Search code examples
bashbioinformaticsfasta

Writing a single sequence from a file in FASTA format


Given a file in FASTA format (your.file), for example:

>Code1234_length1
ABCEDLKSDJFABCEDLKSDJFABCEDLKSDJFABCEDLKSDJFABCEDLKSDJF
>Code1335_length2
AJDHIEUNAJDHIEUNAJDHIEUNAJDHIEUNAJDHIEUNAJDHIEUN

But the content after >Code1234_length1 is unknown (in this example it was known just for a reproducible sample). I would like to get the unknown contents after >Code1234_length1, including the string >Code1234_length1 but before the next > and output it in a new file. i.e.

>Code1234_length1
ABCEDLKSDJFABCEDLKSDJFABCEDLKSDJFABCEDLKSDJFABCEDLKSDJF

How could this be done?
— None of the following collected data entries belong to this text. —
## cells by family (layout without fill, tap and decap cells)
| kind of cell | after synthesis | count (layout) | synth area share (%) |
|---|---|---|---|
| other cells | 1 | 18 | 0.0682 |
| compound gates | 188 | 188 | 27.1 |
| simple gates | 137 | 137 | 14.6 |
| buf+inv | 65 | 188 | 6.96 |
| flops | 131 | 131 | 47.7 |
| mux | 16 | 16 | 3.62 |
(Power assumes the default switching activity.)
`src/lpc_map.svh`:
```
// constants for the low-power clock stop design
`ifndef LPC_MAP_SVH
`define LPC_MAP_SVH
`define LPC_FC_SUP_DATA 3'h5
`define LPC_FC_SUP_PROG 3'h6
`define LPC_IPL_NMI     3'h7
`define LPC_CYC_16      3'h3
`define LPC_CYC_8       3'h4
`define LPC_CNT_ZERO    3'h0
`define LPC_CNT_ONE     3'h1
`define LPC_PC_STEP     24'h000002
`define LPC_WR_BYTE     8'h00
`define LPC_STATUS_RESET 16'h2700
`define LPC_ADDR_ZERO   24'h000000
`define LPC_MASK_HI     10
`define LPC_MASK_LO     8
`endif

```
`src/lpc_pkg.sv`:
```
// state types for both ends
package lpc_pkg;
    typedef enum logic [2:0] {
        LPC_DEV_IDLE  = 3'h0,
        LPC_DEV_WRITE = 3'h1,
        LPC_DEV_OPF   = 3'h2,
        LPC_DEV_IMM   = 3'h3,
        LPC_DEV_HALT  = 3'h4,
        LPC_DEV_RET   = 3'h5
    } lpc_dev_state_t;
    typedef enum logic [2:0] {
        LPC_GL_IDLE    = 3'h0,
        LPC_GL_COUNT   = 3'h1,
        LPC_GL_STOPPED = 3'h2,
        LPC_GL_CLKREQ  = 3'h3,
        LPC_GL_RESTART = 3'h4,
        LPC_GL_RESUME  = 3'h5
    } lpc_gl_state_t;
endpackage : lpc_pkg

```
`src/lpc_bus_if.sv`:
```
// processor bus between the processor end and the clock stop glue
interface lpc_bus_if;
    logic [23:0] address_lines;
    logic [15:0] data_lines;
    logic        data_oe_lo;
    logic        data_oe_hi;
    logic [2:0]  function_code;
    logic        rw;
    logic        bus_strobe;
    logic        cycle_end;
    logic        bus_oe;
    logic        bus_request;
    logic        bus_grant;
    logic [2:0]  interrupt_level_in;
    logic        proc_clk_en;
    logic        bus_width_8;
    modport dev (
        output address_lines, data_lines, data_oe_lo, data_oe_hi,
        output function_code, rw, bus_strobe, cycle_end, bus_oe, bus_grant,
        input  bus_request, interrupt_level_in, proc_clk_en, bus_width_8
    );
    modport glue (
        input  address_lines, data_lines, data_oe_lo, data_oe_hi,
        input  function_code, rw, bus_strobe, cycle_end, bus_oe, bus_grant,
        output bus_request, interrupt_level_in, proc_clk_en, bus_width_8
    );
endinterface : lpc_bus_if

```
`src/lpc_cycle_counter.sv`:
```
// bus cycle counter from the low-power write to the stop operand fetch
`include "lpc_map.svh"
module lpc_cycle_counter
    import lpc_pkg::*;
(
    // clock and reset
    input  wire logic core_clk,
    input  wire logic reset,
    // counting
    input  wire logic start,
    input  wire logic step,
    input  wire logic mode_8bit,
    output wire logic count_last,
    output wire logic count_done
);
    logic [2:0] count_r;
    logic       active_r;
    wire  [2:0] target    = mode_8bit ? `LPC_CYC_8 : `LPC_CYC_16;
    wire  [2:0] count_inc = count_r + `LPC_CNT_ONE;
    wire        at_last   = active_r && (count_inc == target);

    assign count_last = at_last;
    assign count_done = at_last && step;

    always_ff @(posedge core_clk) begin
        if (reset) begin
            count_r  <= `LPC_CNT_ZERO;
            active_r <= 1'b0;
        end else if (start) begin
            count_r  <= `LPC_CNT_ONE;
            active_r <= 1'b1;
        end else if (count_done) begin
            count_r  <= `LPC_CNT_ZERO;
            active_r <= 1'b0;
        end else if (active_r && step) begin
            count_r  <= count_inc;
        end
    end
endmodule : lpc_cycle_counter

```
`src/lpc_glue.sv`:
```
// clock stop glue: detects entry, gates the processor clock, wakes it
`include "lpc_map.svh"
module lpc_glue
    import lpc_pkg::*;
(
    // clock and reset
    input  wire logic        core_clk,
    input  wire logic        reset,
    // processor bus
    lpc_bus_if.glue          bus,
    // configuration
    input  wire logic [23:0] lp_addr,
    input  wire logic        mode_8bit,
    input  wire logic        float_en,
    input  wire logic [2:0]  wake_level,
    // interrupt source
    input  wire logic [2:0]  irq_level,
    // system clock source
    input  wire logic        sysclk_stable,
    output logic             sysclk_run_req,
    // clock and status
    output wire logic        proc_clk,
    output logic             restart,
    output logic             low_power
);
    lpc_gl_state_t state_r;
    lpc_gl_state_t state_nxt;
    logic          gate_en_r;
    logic          bus_req_r;
    logic          bus_req_nxt;
    logic [2:0]    ipl_r;
    logic          width_8_r;
    logic          count_last;
    logic          count_done;
    logic          float_r;

    // clock held off while stopped or waiting for the source
    function automatic logic gate_off_state(input lpc_gl_state_t s);
        return (s == LPC_GL_STOPPED) || (s == LPC_GL_CLKREQ);
    endfunction : gate_off_state

    // source clock wanted from the wake until back in idle
    function automatic logic sysclk_needed(input lpc_gl_state_t s);
        return (s == LPC_GL_CLKREQ) || (s == LPC_GL_RESTART)
               || (s == LPC_GL_RESUME);
    endfunction : sysclk_needed

    // supervisor data write to the chosen address
    wire addr_hit = bus.address_lines == lp_addr;
    wire code_hit = bus.function_code == `LPC_FC_SUP_DATA;
    wire lp_match = bus.bus_strobe && !bus.rw && code_hit && addr_hit;
    // the handler write opens the sequence
    // only idle starts a count; later matches are ignored
    wire cnt_start = (state_r == LPC_GL_IDLE) && lp_match
                     && bus.cycle_end;
    wire wake_hit = ipl_r == wake_level;
    // gate held off only while stopped
    // and while the source clock is still settling
    wire gate_want = !gate_off_state(state_r);

    // count bus cycles from the write
    // target grows by one in 8-bit mode
    lpc_cycle_counter u_count (
        .core_clk   (core_clk),
        .reset      (reset),
        .start      (cnt_start),
        .step       (bus.cycle_end),
        .mode_8bit  (width_8_r),
        .count_last (count_last),
        .count_done (count_done)
    );

    always_comb begin
        state_nxt   = state_r;
        bus_req_nxt = bus_req_r;
        case (state_r)
            LPC_GL_IDLE: begin
                if (cnt_start) begin
                    state_nxt = LPC_GL_COUNT;
                end
            end
            LPC_GL_COUNT: begin
                // request the bus during the operand fetch
                if (count_last && float_r) begin
                    bus_req_nxt = 1'b1;
                end
                // stop once the operand cycle ends
                if (count_done) begin
                    state_nxt = LPC_GL_STOPPED;
                end
            end
            LPC_GL_STOPPED: begin
                // leave only on the chosen level
                if (wake_hit) begin
                    state_nxt = LPC_GL_CLKREQ;
                end
            end
            LPC_GL_CLKREQ: begin
                // clock must be stable before restart
                if (sysclk_stable) begin
                    state_nxt = LPC_GL_RESTART;
                end
            end
            LPC_GL_RESTART: begin
                state_nxt = LPC_GL_RESUME;
            end
            LPC_GL_RESUME: begin
                // release the bus after the restart
                bus_req_nxt = 1'b0;
                state_nxt   = LPC_GL_IDLE;
            end
            default: begin
                state_nxt   = LPC_GL_IDLE;
                bus_req_nxt = 1'b0;
            end
        endcase
    end

    always_ff @(posedge core_clk) begin
        if (reset) begin
            state_r   <= LPC_GL_IDLE;
            bus_req_r <= 1'b0;
        end else begin
            state_r   <= state_nxt;
            bus_req_r <= bus_req_nxt;
        end
    end

    // clock request held until back in idle
    wire run_req_nxt   = sysclk_needed(state_nxt);
    wire restart_nxt   = state_nxt == LPC_GL_RESTART;
    wire low_power_nxt = gate_off_state(state_nxt);

    always_ff @(posedge core_clk) begin
        if (reset) begin
            sysclk_run_req <= 1'b0;
            restart        <= 1'b0;
            low_power      <= 1'b0;
        end else begin
            sysclk_run_req <= run_req_nxt;
            restart        <= restart_nxt;
            low_power      <= low_power_nxt;
        end
    end

    // float choice latched at the write, so a late change
    // cannot raise the request halfway through a fetch
    always_ff @(posedge core_clk) begin
        if (reset) begin
            float_r <= 1'b0;
        end else if (cnt_start) begin
            float_r <= float_en;
        end
    end

    // interrupt level passed on registered
    // one clock of level delay before a wake is seen
    // width select registered every clock, cleared to 16-bit in reset
    always_ff @(posedge core_clk) begin
        if (reset) begin
            ipl_r     <= `LPC_CNT_ZERO;
            width_8_r <= 1'b0;
        end else begin
            ipl_r     <= irq_level;
            width_8_r <= mode_8bit;
        end
    end

    // enable changes only while the clock is low
    // a restart takes effect at the next fall
    // reset is seen on the low phase too, so the gate opens in reset
    always_ff @(negedge core_clk) begin
        if (reset) begin
            gate_en_r <= 1'b1;
        end else begin
            gate_en_r <= gate_want;
        end
    end

    // and with a low-phase enable cannot clip a pulse
    assign proc_clk               = core_clk & gate_en_r;
    assign bus.proc_clk_en        = gate_en_r;
    // request wire only, grant comes back
    assign bus.bus_request        = bus_req_r;
    assign bus.interrupt_level_in = ipl_r;
    assign bus.bus_width_8        = width_8_r;
endmodule : lpc_glue

```
`src/flat_wrapper.sv`:
```
// flat-port wrapper written by rule: the top's interface ports become plain ports
module lpc_glue_flat import lpc_pkg::*;
  (core_clk, reset, lp_addr, mode_8bit, float_en, wake_level, irq_level, sysclk_stable, sysclk_run_req, proc_clk, restart, low_power, bus_address_lines, bus_data_lines, bus_data_oe_lo, bus_data_oe_hi, bus_function_code, bus_rw, bus_bus_strobe, bus_cycle_end, bus_bus_oe, bus_bus_grant, bus_bus_request, bus_interrupt_level_in, bus_proc_clk_en, bus_bus_width_8);
  lpc_bus_if bus_i ();
  input  wire logic core_clk;
  input  wire logic reset;
  input  wire logic [23:0] lp_addr;
  input  wire logic mode_8bit;
  input  wire logic float_en;
  input  wire logic [2:0] wake_level;
  input  wire logic [2:0] irq_level;
  input  wire logic sysclk_stable;
  output logic sysclk_run_req;
  output wire logic proc_clk;
  output logic restart;
  output logic low_power;
  input wire logic [$bits(bus_i.address_lines)-1:0] bus_address_lines;
  input wire logic [$bits(bus_i.data_lines)-1:0] bus_data_lines;
  input wire logic [$bits(bus_i.data_oe_lo)-1:0] bus_data_oe_lo;
  input wire logic [$bits(bus_i.data_oe_hi)-1:0] bus_data_oe_hi;
  input wire logic [$bits(bus_i.function_code)-1:0] bus_function_code;
  input wire logic [$bits(bus_i.rw)-1:0] bus_rw;
  input wire logic [$bits(bus_i.bus_strobe)-1:0] bus_bus_strobe;
  input wire logic [$bits(bus_i.cycle_end)-1:0] bus_cycle_end;
  input wire logic [$bits(bus_i.bus_oe)-1:0] bus_bus_oe;
  input wire logic [$bits(bus_i.bus_grant)-1:0] bus_bus_grant;
  output wire logic [$bits(bus_i.bus_request)-1:0] bus_bus_request;
  output wire logic [$bits(bus_i.interrupt_level_in)-1:0] bus_interrupt_level_in;
  output wire logic [$bits(bus_i.proc_clk_en)-1:0] bus_proc_clk_en;
  output wire logic [$bits(bus_i.bus_width_8)-1:0] bus_bus_width_8;
  assign bus_i.address_lines = bus_address_lines;
  assign bus_i.data_lines = bus_data_lines;
  assign bus_i.data_oe_lo = bus_data_oe_lo;
  assign bus_i.data_oe_hi = bus_data_oe_hi;
  assign bus_i.function_code = bus_function_code;
  assign bus_i.rw = bus_rw;
  assign bus_i.bus_strobe = bus_bus_strobe;
  assign bus_i.cycle_end = bus_cycle_end;
  assign bus_i.bus_oe = bus_bus_oe;
  assign bus_i.bus_grant = bus_bus_grant;
  assign bus_bus_request = bus_i.bus_request;
  assign bus_interrupt_level_in = bus_i.interrupt_level_in;
  assign bus_proc_clk_en = bus_i.proc_clk_en;
  assign bus_bus_width_8 = bus_i.bus_width_8;
  lpc_glue u_core (.core_clk(core_clk), .reset(reset), .bus(bus_i), .lp_addr(lp_addr), .mode_8bit(mode_8bit), .float_en(float_en), .wake_level(wake_level), .irq_level(irq_level), .sysclk_stable(sysclk_stable), .sysclk_run_req(sysclk_run_req), .proc_clk(proc_clk), .restart(restart), .low_power(low_power));
endmodule
```
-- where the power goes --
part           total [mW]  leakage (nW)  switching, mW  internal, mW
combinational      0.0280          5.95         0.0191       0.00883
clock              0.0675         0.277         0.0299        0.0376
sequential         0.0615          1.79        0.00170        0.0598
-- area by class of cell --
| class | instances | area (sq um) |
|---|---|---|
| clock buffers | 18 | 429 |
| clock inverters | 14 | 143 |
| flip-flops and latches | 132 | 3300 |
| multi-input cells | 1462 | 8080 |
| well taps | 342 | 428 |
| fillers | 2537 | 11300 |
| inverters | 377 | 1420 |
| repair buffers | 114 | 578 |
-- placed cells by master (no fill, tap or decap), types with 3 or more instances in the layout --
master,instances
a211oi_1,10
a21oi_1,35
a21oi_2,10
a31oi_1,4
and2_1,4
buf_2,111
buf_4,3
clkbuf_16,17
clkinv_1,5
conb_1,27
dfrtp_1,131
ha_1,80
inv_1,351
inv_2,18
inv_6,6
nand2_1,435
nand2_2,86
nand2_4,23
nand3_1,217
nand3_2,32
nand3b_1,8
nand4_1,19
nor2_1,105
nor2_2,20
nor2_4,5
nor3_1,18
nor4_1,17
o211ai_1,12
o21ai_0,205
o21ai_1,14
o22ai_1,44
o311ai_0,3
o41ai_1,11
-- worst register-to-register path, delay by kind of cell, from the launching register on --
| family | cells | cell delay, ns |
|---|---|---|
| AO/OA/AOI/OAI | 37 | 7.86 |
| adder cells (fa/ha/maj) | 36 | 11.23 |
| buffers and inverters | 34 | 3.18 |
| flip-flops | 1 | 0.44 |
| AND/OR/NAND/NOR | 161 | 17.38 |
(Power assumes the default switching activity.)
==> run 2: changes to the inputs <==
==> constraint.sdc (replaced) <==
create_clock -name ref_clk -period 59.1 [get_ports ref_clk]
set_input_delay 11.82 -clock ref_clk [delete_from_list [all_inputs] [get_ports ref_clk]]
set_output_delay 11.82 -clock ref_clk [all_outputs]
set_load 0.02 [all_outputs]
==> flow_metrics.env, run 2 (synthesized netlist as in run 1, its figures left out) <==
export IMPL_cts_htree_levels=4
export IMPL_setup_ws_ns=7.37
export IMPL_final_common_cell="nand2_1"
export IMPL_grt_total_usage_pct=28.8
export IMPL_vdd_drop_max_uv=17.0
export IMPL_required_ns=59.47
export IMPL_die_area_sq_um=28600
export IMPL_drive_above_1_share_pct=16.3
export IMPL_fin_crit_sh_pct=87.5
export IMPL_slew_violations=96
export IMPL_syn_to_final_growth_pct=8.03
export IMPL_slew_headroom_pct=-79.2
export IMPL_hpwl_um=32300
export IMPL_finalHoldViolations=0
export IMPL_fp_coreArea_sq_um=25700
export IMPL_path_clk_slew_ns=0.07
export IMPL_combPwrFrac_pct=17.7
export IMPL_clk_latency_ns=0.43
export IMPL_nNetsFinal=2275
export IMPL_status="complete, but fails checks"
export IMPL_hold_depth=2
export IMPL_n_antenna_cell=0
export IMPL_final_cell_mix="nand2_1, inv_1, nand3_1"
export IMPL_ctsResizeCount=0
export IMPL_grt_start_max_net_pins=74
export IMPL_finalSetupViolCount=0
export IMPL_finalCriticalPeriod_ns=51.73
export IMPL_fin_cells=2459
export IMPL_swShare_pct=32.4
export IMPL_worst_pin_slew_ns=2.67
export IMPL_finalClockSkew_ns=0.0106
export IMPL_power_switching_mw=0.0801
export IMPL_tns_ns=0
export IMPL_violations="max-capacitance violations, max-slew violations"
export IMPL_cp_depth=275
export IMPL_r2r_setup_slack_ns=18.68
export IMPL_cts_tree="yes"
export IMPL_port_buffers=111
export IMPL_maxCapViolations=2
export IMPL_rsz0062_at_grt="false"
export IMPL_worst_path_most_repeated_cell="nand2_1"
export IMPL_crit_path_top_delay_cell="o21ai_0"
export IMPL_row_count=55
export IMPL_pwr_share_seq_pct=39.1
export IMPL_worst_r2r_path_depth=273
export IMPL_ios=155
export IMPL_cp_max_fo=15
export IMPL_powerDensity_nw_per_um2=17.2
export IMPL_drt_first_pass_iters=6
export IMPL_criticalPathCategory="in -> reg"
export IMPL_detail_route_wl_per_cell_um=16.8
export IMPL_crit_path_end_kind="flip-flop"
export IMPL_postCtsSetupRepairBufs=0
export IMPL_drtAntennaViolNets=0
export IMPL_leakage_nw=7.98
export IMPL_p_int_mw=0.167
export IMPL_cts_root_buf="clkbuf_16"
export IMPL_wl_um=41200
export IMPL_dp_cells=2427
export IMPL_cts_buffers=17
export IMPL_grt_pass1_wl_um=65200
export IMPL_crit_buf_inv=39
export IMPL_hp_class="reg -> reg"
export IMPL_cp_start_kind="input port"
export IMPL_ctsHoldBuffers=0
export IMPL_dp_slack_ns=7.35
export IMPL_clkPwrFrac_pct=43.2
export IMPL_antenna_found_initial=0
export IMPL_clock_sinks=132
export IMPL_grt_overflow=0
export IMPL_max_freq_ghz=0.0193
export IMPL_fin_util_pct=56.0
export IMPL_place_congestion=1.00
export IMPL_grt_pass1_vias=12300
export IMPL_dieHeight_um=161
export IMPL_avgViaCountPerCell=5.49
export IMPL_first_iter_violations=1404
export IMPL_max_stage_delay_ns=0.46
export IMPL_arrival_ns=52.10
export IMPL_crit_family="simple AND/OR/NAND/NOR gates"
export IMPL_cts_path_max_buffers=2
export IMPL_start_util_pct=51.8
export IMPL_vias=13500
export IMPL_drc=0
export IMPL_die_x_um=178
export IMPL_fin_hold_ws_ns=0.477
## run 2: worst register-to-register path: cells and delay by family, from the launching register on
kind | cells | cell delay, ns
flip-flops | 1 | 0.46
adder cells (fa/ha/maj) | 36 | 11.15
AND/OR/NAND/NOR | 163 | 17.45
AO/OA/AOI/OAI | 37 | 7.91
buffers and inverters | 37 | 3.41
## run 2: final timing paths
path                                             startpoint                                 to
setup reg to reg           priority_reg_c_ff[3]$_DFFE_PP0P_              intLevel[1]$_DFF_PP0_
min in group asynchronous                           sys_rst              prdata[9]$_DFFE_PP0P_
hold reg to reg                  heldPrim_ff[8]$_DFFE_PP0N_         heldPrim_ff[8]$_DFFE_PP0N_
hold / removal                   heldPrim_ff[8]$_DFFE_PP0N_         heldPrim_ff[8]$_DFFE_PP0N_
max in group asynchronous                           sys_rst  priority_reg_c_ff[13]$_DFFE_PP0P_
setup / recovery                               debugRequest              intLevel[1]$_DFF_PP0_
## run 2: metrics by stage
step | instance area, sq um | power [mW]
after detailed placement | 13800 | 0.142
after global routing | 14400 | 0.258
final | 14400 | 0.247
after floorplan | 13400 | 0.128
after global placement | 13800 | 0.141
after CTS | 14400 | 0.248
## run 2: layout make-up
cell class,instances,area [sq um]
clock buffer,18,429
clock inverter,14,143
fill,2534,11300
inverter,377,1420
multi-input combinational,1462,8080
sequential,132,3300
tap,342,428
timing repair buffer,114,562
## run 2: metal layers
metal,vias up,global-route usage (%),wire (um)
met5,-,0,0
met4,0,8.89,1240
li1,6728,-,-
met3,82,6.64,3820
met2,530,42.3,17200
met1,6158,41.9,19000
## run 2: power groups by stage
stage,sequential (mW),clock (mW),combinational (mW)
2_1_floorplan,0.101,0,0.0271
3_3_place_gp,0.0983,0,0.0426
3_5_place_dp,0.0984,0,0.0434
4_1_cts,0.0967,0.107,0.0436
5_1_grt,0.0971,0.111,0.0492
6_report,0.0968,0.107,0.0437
Thank you.


Solution

  • If awk is your option, would you please try:

    awk '
        /^>Code1234_length1/ {f = 1; print; next}   # if the keyword is found, set the flag,
                                                    #    print the line and continue with the next line
        f {                                         # if the flag is set
            if (/^>/) f = 0                         #    if next ">" is found, reset the flag
            else print                              #    otherwise print the line
        }
    ' your.file > new.file
    

    It works even if multiple lines follow the >Code1234_length1 line.